*To do*: Print the lines that run from the line with "Final Cycle Share" to the line with "H-tree levels |", keeping both end lines, exactly as they appear in the entries below, and nothing else.

*Material to process*:
★ ★ ★
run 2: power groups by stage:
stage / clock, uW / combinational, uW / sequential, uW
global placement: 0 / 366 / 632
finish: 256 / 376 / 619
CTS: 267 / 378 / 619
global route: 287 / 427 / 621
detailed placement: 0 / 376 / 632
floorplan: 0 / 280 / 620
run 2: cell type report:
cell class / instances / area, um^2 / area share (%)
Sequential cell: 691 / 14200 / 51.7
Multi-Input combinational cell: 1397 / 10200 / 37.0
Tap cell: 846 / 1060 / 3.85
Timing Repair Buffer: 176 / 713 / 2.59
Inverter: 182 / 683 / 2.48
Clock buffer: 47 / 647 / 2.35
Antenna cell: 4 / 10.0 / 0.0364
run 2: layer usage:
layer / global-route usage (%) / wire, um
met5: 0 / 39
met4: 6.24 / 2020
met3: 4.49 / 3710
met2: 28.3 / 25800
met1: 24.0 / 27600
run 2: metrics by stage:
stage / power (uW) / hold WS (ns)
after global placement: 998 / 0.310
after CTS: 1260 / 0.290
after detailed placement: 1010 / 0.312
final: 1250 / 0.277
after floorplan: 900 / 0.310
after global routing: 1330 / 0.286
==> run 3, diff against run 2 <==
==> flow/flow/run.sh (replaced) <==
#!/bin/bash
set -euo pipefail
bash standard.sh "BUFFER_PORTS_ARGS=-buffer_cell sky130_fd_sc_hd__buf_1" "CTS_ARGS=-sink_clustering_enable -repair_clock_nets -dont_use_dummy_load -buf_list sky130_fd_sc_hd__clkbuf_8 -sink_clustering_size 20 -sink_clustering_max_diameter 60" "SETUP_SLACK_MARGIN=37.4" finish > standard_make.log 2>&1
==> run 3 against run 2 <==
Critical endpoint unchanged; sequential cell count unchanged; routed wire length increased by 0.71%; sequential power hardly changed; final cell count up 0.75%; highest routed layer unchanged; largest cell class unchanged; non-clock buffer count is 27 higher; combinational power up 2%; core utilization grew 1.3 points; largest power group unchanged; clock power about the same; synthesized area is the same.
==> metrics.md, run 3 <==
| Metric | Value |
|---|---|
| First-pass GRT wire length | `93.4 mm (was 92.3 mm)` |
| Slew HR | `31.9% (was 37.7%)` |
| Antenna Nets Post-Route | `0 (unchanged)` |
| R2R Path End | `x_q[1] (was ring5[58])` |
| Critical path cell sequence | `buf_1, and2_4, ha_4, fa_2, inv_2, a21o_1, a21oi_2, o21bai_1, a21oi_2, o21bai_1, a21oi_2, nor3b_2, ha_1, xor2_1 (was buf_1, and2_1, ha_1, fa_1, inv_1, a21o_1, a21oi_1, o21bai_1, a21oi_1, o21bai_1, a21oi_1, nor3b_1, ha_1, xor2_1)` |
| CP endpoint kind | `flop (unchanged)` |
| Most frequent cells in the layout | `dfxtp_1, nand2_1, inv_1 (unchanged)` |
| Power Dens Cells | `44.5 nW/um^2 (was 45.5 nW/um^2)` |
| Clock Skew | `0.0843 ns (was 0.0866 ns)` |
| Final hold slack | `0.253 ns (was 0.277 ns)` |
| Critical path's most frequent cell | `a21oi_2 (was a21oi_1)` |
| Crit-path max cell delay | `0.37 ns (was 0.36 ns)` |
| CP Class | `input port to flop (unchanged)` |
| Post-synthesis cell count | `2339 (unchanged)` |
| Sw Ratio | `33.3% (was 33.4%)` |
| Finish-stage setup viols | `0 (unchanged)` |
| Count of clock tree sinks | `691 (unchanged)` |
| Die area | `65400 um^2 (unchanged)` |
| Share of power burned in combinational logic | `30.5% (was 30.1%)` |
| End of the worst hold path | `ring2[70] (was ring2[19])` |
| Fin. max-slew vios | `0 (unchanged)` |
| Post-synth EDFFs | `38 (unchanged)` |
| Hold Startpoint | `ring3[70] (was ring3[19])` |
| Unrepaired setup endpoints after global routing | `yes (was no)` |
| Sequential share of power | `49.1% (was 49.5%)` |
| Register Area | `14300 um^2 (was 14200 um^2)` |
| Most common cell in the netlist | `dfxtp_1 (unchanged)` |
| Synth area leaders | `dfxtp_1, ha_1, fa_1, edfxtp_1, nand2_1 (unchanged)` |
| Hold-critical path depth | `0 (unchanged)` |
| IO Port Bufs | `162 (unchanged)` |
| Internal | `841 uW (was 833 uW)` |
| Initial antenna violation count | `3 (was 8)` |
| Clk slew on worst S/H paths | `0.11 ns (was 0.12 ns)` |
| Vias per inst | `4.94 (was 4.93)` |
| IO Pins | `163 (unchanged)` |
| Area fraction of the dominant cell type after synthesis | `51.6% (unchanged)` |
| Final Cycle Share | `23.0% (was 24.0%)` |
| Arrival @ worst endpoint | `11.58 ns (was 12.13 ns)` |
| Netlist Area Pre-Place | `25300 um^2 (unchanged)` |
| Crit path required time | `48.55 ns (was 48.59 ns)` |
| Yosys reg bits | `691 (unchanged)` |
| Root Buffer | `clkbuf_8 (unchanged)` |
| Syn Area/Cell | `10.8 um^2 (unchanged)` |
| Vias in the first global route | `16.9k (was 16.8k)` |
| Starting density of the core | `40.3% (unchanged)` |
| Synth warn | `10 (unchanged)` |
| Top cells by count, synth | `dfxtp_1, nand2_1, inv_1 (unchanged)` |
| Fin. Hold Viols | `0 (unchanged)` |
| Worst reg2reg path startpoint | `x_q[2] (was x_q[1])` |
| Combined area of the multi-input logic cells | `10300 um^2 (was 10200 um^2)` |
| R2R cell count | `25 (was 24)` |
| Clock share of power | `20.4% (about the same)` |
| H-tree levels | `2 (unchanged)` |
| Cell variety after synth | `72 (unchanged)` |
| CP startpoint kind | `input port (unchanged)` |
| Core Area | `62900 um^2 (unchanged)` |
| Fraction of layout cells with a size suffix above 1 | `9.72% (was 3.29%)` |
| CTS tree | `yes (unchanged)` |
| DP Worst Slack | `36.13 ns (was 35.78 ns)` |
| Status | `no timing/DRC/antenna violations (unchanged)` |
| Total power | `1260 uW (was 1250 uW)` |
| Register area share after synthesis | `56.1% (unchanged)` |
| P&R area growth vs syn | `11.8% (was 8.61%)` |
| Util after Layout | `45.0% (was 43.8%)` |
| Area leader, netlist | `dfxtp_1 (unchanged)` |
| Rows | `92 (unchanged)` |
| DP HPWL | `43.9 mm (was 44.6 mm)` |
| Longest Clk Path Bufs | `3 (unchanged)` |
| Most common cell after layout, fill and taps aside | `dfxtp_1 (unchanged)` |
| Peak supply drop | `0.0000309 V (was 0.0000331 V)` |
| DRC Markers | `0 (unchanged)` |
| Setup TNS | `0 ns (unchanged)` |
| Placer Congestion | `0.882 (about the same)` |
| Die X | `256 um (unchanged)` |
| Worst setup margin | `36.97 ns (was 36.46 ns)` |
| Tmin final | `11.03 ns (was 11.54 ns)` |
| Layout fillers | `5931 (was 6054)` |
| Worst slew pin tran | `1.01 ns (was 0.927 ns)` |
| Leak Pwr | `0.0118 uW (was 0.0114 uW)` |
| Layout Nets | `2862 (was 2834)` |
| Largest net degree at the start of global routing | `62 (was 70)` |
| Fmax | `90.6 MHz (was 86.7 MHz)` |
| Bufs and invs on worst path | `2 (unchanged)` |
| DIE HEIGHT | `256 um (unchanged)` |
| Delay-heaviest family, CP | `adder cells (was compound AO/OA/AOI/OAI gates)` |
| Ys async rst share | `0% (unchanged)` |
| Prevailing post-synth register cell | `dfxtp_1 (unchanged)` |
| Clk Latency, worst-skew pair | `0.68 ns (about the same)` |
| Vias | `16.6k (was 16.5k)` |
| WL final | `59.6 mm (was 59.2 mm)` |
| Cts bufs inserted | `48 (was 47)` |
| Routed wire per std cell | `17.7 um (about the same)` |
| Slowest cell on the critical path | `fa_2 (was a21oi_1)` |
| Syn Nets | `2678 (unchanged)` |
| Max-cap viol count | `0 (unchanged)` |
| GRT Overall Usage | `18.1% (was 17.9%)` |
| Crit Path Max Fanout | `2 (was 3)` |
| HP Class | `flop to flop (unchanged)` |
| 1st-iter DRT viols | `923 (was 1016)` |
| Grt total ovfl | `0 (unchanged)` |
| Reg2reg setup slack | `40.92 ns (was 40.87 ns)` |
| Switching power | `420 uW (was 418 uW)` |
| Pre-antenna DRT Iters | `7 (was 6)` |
★ ★ ★
*Response*:
| Final Cycle Share | `23.0% (was 24.0%)` |
| Arrival @ worst endpoint | `11.58 ns (was 12.13 ns)` |
| Netlist Area Pre-Place | `25300 um^2 (unchanged)` |
| Crit path required time | `48.55 ns (was 48.59 ns)` |
| Yosys reg bits | `691 (unchanged)` |
| Root Buffer | `clkbuf_8 (unchanged)` |
| Syn Area/Cell | `10.8 um^2 (unchanged)` |
| Vias in the first global route | `16.9k (was 16.8k)` |
| Starting density of the core | `40.3% (unchanged)` |
| Synth warn | `10 (unchanged)` |
| Top cells by count, synth | `dfxtp_1, nand2_1, inv_1 (unchanged)` |
| Fin. Hold Viols | `0 (unchanged)` |
| Worst reg2reg path startpoint | `x_q[2] (was x_q[1])` |
| Combined area of the multi-input logic cells | `10300 um^2 (was 10200 um^2)` |
| R2R cell count | `25 (was 24)` |
| Clock share of power | `20.4% (about the same)` |
| H-tree levels | `2 (unchanged)` |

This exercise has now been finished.